**Instructions to follow**
Give again, word for word, every line in the entries below from the line with "setup WS, ns" up to and including the line with "after detailed placement", and no other line.

**Stored items**
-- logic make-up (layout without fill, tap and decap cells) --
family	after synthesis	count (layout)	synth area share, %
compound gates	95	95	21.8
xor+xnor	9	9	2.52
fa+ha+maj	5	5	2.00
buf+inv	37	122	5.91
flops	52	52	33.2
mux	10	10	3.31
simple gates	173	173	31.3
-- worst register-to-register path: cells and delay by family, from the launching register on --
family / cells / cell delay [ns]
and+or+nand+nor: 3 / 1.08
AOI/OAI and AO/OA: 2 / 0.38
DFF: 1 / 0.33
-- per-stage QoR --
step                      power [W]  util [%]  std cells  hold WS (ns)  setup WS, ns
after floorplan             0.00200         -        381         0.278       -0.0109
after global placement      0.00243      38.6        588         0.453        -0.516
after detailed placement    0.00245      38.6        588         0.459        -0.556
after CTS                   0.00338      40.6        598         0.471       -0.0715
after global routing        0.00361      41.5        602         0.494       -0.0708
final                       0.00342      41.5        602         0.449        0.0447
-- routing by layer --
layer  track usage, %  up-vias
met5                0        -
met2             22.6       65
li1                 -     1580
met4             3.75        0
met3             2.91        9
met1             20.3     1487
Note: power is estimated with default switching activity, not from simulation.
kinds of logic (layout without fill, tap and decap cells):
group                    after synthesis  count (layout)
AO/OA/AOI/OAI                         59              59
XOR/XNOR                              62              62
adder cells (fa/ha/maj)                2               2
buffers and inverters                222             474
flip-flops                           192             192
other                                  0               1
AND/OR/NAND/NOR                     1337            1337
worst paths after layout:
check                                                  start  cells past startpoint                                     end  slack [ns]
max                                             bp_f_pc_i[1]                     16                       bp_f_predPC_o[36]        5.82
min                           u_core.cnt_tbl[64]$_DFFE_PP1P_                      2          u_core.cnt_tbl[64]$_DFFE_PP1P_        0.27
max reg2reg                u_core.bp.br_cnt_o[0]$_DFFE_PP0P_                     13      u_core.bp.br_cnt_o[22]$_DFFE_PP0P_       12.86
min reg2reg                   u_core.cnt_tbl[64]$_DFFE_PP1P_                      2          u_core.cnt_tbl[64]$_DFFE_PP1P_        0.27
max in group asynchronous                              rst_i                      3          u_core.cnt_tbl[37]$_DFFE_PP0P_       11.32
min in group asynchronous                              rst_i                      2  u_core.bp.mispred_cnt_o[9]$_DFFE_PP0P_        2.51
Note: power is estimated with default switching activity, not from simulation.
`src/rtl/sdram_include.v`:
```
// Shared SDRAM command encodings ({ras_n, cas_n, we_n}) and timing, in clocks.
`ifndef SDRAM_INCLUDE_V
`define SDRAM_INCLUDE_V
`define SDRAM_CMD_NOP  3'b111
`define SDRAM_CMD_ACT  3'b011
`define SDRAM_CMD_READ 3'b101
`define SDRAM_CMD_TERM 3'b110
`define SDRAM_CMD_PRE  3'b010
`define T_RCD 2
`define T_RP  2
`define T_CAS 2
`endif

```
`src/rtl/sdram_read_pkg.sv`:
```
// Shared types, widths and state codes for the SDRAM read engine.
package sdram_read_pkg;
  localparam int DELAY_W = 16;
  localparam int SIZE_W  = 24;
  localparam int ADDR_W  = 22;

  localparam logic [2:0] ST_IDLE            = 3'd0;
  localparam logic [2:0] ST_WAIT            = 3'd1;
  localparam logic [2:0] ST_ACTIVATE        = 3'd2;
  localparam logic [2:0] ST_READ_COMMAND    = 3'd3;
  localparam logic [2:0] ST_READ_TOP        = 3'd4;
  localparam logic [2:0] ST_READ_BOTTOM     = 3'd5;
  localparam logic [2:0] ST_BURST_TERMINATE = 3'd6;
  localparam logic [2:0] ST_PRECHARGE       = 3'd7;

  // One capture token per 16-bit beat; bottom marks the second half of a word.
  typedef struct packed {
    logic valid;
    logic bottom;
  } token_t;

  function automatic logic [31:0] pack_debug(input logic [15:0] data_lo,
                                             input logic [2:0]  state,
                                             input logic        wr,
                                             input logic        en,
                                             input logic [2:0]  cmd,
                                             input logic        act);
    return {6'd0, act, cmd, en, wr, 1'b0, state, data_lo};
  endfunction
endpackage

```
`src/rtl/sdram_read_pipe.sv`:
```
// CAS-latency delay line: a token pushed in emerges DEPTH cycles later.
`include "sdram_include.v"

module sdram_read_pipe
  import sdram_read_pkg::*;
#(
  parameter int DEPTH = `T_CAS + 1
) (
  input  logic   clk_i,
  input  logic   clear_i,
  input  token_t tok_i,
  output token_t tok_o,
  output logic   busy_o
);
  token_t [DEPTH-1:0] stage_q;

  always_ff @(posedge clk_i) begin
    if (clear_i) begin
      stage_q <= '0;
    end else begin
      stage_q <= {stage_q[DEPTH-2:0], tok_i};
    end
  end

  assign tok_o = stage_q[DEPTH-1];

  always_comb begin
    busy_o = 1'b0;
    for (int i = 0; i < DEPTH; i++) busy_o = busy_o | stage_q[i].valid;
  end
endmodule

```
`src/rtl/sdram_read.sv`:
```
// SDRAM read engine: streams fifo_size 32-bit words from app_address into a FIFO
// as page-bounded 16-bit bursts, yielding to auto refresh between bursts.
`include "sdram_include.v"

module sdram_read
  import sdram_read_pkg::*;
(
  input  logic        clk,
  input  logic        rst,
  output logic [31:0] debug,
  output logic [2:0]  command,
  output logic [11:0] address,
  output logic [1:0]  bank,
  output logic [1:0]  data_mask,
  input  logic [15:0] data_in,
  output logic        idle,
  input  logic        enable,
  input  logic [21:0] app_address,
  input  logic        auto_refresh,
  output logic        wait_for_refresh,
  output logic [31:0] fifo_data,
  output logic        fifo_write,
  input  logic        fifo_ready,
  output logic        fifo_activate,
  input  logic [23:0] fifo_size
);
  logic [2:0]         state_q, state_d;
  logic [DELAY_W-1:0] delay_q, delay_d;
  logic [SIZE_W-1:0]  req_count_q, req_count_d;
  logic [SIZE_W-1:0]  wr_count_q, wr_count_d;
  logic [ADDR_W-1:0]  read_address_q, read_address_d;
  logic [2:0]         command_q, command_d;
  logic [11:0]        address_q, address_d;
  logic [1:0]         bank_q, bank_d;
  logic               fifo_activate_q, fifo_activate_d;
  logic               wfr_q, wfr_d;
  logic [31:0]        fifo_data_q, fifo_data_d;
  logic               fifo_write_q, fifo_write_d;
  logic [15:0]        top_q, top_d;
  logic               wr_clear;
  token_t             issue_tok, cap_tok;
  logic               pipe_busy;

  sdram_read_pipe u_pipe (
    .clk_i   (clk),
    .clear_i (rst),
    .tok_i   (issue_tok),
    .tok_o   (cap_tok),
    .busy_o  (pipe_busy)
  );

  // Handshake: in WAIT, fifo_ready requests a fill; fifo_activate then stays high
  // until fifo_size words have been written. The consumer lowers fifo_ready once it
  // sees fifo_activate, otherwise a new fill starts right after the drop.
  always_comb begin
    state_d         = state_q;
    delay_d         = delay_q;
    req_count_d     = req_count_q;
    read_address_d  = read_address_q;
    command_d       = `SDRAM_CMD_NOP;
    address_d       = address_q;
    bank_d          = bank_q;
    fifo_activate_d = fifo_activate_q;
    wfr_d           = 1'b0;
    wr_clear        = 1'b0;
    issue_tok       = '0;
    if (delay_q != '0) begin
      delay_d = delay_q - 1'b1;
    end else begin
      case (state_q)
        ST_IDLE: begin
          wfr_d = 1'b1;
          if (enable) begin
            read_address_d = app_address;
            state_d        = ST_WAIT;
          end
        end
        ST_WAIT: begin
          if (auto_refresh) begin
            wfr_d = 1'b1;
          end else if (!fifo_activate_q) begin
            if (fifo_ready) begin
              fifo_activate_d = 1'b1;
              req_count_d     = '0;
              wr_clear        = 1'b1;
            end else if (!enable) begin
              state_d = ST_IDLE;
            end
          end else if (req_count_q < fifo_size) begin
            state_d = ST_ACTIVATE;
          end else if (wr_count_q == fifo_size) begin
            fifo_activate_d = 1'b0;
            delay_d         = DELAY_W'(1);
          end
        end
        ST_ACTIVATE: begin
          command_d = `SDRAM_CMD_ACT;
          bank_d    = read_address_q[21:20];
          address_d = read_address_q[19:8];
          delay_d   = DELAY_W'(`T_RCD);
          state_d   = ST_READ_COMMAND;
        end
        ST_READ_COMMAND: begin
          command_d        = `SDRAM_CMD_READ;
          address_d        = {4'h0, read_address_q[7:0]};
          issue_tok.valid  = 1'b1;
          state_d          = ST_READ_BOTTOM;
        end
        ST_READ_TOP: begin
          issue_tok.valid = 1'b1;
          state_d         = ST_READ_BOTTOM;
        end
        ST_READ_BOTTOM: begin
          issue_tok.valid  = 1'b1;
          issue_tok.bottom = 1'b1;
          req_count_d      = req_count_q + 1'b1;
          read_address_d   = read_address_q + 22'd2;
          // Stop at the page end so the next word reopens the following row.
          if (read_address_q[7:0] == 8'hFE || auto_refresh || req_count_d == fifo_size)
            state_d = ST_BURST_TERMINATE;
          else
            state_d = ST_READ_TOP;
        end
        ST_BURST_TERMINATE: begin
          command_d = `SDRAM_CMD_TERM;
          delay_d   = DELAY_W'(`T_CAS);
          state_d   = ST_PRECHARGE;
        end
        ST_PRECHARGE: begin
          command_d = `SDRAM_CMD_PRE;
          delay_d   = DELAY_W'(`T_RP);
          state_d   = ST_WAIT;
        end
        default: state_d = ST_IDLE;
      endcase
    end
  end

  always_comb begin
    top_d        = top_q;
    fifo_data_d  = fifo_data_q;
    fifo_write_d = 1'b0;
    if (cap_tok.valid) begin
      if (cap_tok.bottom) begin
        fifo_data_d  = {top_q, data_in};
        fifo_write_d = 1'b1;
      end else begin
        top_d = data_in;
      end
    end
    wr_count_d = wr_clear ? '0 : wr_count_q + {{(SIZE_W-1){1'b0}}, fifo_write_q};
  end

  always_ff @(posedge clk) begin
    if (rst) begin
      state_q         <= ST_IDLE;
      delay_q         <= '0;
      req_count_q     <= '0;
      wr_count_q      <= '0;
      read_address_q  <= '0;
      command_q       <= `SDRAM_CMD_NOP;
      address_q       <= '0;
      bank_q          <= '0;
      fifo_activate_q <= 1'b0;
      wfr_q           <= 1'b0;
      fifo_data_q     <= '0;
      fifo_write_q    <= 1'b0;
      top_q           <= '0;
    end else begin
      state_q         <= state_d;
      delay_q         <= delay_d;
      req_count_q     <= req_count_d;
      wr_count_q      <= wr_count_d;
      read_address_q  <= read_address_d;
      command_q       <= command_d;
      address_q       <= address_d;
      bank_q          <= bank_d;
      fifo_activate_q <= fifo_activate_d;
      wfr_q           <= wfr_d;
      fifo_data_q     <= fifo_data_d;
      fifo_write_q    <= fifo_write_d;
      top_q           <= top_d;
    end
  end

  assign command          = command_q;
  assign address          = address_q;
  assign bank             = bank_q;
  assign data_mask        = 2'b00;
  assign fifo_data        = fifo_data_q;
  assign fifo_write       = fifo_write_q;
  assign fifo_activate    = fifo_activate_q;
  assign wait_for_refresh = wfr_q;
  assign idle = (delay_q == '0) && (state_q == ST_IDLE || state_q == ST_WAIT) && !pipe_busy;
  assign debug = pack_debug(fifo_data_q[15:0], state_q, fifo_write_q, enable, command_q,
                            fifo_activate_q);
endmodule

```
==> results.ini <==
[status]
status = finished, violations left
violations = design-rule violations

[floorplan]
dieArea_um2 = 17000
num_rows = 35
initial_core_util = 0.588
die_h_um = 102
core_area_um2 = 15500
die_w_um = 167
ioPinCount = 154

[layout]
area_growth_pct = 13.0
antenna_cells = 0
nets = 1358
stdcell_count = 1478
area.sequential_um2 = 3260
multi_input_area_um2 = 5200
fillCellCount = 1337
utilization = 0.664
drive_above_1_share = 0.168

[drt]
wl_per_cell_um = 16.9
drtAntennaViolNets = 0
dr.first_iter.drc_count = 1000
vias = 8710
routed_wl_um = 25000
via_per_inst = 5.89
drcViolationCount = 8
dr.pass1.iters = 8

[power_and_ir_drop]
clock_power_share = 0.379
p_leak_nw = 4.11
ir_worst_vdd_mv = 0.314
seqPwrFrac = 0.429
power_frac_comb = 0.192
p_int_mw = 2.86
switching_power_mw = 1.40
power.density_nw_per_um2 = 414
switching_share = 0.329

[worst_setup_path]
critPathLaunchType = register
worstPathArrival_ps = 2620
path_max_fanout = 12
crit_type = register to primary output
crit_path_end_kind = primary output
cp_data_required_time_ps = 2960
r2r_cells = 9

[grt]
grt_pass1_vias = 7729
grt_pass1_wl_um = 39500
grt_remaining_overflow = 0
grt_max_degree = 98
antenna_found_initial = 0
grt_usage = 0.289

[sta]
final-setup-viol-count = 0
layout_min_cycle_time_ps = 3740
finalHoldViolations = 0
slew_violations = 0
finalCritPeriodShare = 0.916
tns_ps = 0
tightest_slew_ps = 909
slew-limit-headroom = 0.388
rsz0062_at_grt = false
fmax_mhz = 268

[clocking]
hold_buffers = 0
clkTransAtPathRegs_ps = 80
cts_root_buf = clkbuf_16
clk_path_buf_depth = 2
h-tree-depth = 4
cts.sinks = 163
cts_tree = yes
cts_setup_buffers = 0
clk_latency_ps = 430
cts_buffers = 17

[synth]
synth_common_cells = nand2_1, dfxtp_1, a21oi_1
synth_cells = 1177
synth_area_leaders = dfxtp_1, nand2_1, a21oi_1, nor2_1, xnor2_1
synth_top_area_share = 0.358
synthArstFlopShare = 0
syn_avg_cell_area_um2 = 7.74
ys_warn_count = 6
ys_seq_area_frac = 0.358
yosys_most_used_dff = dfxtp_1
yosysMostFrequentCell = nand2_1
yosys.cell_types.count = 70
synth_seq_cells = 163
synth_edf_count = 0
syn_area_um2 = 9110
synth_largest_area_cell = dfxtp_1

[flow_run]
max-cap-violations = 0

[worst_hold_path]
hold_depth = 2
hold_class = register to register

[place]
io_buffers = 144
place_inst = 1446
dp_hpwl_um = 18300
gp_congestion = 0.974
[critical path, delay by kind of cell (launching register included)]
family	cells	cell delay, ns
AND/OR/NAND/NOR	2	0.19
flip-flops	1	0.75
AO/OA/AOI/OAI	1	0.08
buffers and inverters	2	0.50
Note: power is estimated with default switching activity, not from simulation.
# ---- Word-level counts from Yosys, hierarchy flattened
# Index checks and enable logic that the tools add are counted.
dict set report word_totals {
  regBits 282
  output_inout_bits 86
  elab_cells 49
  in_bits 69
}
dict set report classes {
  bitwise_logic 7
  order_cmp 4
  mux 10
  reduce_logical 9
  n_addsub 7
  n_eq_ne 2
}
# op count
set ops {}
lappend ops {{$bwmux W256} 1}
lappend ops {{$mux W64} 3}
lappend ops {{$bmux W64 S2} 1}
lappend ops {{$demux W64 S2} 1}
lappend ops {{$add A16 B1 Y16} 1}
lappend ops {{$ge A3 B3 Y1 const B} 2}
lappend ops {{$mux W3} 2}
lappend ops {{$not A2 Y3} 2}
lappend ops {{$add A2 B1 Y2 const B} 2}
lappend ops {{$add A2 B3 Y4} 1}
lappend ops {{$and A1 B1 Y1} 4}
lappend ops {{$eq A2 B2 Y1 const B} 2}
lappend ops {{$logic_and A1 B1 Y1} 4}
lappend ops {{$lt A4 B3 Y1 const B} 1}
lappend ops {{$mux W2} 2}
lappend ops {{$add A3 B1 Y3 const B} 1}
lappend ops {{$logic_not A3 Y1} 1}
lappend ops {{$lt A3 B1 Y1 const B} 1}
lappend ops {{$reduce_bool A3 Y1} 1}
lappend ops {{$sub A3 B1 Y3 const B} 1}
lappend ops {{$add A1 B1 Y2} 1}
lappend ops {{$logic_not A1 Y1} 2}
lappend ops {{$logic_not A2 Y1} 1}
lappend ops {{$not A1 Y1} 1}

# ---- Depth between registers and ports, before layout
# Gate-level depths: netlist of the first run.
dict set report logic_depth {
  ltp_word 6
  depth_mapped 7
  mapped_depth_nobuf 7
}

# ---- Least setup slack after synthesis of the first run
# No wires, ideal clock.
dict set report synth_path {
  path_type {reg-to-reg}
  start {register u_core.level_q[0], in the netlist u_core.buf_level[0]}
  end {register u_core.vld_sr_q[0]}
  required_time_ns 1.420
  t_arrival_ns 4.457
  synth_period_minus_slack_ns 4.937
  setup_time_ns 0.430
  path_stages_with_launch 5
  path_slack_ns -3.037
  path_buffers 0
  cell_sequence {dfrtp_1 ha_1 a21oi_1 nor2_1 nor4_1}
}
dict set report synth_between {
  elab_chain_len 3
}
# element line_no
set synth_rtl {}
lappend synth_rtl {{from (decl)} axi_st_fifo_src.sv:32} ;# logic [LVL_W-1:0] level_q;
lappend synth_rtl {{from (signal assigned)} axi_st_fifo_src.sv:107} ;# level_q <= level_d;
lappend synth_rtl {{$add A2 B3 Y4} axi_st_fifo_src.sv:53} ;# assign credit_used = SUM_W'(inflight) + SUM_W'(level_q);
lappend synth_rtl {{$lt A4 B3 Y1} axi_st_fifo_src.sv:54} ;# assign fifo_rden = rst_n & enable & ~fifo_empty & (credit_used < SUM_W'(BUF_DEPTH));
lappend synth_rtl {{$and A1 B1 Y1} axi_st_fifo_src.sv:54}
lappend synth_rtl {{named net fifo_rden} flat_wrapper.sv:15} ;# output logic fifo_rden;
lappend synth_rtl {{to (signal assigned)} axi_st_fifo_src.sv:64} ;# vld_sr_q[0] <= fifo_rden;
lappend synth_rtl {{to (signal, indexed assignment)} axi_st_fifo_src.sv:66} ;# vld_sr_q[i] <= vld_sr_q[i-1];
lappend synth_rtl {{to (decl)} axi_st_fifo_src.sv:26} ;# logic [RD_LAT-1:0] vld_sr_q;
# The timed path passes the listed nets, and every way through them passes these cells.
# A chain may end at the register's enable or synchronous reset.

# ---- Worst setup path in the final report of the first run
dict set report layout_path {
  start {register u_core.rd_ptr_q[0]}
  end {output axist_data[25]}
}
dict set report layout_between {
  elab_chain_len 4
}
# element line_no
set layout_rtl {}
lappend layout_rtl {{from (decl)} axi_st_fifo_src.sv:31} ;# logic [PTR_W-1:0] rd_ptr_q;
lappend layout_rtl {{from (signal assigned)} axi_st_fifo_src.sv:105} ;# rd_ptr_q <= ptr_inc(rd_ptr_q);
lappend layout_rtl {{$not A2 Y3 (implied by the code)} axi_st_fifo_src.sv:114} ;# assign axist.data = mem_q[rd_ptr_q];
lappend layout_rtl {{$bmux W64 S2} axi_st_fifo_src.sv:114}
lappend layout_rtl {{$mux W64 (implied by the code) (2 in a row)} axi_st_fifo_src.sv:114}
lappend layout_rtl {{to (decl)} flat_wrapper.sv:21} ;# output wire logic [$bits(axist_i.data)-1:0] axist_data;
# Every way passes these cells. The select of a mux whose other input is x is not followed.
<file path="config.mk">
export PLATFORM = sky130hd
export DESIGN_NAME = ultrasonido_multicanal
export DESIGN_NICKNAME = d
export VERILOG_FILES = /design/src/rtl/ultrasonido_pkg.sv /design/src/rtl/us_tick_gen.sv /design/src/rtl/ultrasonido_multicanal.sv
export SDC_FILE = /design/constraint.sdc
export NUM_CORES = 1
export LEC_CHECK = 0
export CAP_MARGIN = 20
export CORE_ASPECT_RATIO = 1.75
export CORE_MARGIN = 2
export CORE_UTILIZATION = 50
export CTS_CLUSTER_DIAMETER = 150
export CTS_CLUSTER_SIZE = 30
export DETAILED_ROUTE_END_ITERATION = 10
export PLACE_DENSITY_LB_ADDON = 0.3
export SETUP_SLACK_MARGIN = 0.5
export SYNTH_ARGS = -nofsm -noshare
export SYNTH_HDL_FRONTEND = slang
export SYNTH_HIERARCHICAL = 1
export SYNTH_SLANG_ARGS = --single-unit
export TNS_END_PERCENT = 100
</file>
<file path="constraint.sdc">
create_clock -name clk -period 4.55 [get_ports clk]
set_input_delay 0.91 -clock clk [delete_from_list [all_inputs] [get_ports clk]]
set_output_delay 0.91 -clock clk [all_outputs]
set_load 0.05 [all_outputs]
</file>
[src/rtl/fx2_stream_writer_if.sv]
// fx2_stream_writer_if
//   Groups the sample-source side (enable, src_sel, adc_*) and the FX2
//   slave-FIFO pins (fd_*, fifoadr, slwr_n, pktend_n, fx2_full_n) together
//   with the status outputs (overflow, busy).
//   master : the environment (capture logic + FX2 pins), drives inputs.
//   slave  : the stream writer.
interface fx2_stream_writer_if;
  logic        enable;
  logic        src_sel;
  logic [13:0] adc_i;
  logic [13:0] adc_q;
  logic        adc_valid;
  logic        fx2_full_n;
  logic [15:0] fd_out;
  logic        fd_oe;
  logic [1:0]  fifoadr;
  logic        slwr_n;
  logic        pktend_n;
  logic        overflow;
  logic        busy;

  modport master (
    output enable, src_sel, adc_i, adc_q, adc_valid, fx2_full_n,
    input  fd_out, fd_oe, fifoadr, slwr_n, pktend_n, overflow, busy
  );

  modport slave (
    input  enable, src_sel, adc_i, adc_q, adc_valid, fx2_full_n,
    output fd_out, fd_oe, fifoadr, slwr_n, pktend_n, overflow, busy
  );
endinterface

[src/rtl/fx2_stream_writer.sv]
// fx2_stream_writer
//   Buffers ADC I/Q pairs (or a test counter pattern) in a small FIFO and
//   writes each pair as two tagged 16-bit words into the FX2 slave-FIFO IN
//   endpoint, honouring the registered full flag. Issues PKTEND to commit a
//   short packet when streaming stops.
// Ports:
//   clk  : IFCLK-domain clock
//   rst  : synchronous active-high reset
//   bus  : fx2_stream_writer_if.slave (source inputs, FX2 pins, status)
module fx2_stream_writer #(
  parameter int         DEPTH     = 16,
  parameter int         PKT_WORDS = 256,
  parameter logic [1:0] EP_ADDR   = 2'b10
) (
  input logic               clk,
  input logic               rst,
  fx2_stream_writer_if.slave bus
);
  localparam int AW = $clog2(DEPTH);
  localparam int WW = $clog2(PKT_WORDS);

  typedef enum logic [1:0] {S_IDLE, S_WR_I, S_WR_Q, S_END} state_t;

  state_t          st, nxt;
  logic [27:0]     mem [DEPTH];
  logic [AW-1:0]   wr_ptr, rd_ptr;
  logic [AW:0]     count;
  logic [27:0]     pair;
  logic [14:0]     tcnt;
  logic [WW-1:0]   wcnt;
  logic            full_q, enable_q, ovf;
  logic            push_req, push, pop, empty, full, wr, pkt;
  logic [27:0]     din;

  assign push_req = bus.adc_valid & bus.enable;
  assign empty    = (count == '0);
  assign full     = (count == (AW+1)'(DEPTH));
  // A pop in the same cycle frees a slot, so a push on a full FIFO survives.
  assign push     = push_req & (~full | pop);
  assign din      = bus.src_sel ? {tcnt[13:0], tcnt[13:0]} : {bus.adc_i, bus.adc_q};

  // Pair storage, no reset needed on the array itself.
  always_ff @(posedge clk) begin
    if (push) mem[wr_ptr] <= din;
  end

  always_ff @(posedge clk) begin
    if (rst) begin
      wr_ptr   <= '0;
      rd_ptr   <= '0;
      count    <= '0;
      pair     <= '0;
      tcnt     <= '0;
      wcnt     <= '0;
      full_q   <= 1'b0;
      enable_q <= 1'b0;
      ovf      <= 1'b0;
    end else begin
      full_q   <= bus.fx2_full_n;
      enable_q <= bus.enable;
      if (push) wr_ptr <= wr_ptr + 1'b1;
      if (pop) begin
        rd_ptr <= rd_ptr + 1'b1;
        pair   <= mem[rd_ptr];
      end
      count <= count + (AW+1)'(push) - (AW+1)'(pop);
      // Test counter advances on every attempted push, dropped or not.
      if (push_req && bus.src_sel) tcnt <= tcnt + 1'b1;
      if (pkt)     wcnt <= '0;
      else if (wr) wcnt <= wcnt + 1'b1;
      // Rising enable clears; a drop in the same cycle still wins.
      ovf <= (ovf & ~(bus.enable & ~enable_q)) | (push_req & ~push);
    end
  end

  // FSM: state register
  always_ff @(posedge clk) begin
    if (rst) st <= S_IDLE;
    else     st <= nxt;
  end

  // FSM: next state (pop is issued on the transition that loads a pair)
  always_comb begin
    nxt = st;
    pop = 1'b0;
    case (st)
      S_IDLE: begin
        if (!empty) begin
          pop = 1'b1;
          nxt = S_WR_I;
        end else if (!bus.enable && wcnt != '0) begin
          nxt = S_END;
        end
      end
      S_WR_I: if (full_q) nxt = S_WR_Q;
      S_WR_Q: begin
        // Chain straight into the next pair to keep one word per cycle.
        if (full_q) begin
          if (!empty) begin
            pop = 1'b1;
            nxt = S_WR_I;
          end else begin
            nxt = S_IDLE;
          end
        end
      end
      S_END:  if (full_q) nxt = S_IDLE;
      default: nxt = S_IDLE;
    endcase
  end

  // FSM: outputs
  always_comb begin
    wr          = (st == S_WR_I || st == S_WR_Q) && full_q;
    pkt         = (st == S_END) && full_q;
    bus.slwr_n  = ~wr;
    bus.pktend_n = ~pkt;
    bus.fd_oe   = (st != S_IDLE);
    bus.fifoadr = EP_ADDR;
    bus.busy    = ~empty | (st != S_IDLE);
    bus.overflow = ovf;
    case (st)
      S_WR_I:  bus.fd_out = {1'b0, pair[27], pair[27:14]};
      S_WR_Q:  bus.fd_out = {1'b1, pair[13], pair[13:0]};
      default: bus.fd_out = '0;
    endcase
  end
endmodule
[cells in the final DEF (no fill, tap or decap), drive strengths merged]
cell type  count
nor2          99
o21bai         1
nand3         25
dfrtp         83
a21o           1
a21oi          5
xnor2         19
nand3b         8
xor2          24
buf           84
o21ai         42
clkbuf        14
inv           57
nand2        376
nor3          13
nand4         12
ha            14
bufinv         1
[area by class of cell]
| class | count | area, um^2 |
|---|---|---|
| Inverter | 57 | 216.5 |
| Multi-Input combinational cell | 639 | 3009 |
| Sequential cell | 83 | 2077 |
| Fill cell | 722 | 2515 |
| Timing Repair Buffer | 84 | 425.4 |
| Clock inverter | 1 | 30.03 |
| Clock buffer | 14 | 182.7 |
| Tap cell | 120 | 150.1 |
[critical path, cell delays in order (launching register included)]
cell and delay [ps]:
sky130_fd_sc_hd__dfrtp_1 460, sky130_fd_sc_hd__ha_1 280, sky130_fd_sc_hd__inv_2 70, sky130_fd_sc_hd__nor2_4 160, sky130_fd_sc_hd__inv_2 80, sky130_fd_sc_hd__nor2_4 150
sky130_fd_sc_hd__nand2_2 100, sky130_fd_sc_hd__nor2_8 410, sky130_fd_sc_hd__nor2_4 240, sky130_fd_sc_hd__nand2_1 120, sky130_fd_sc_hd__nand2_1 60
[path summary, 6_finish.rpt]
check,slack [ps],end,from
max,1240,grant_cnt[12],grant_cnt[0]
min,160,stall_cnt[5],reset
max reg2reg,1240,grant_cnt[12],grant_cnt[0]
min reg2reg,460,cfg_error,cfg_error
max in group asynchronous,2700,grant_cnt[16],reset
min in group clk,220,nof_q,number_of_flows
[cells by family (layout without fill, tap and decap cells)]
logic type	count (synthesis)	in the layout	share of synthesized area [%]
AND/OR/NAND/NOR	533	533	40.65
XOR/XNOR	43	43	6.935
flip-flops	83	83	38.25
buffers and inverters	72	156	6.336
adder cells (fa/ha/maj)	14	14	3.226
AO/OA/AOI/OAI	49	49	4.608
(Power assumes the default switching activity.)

**Solution**
step                      power [W]  util [%]  std cells  hold WS (ns)  setup WS, ns
after floorplan             0.00200         -        381         0.278       -0.0109
after global placement      0.00243      38.6        588         0.453        -0.516
after detailed placement    0.00245      38.6        588         0.459        -0.556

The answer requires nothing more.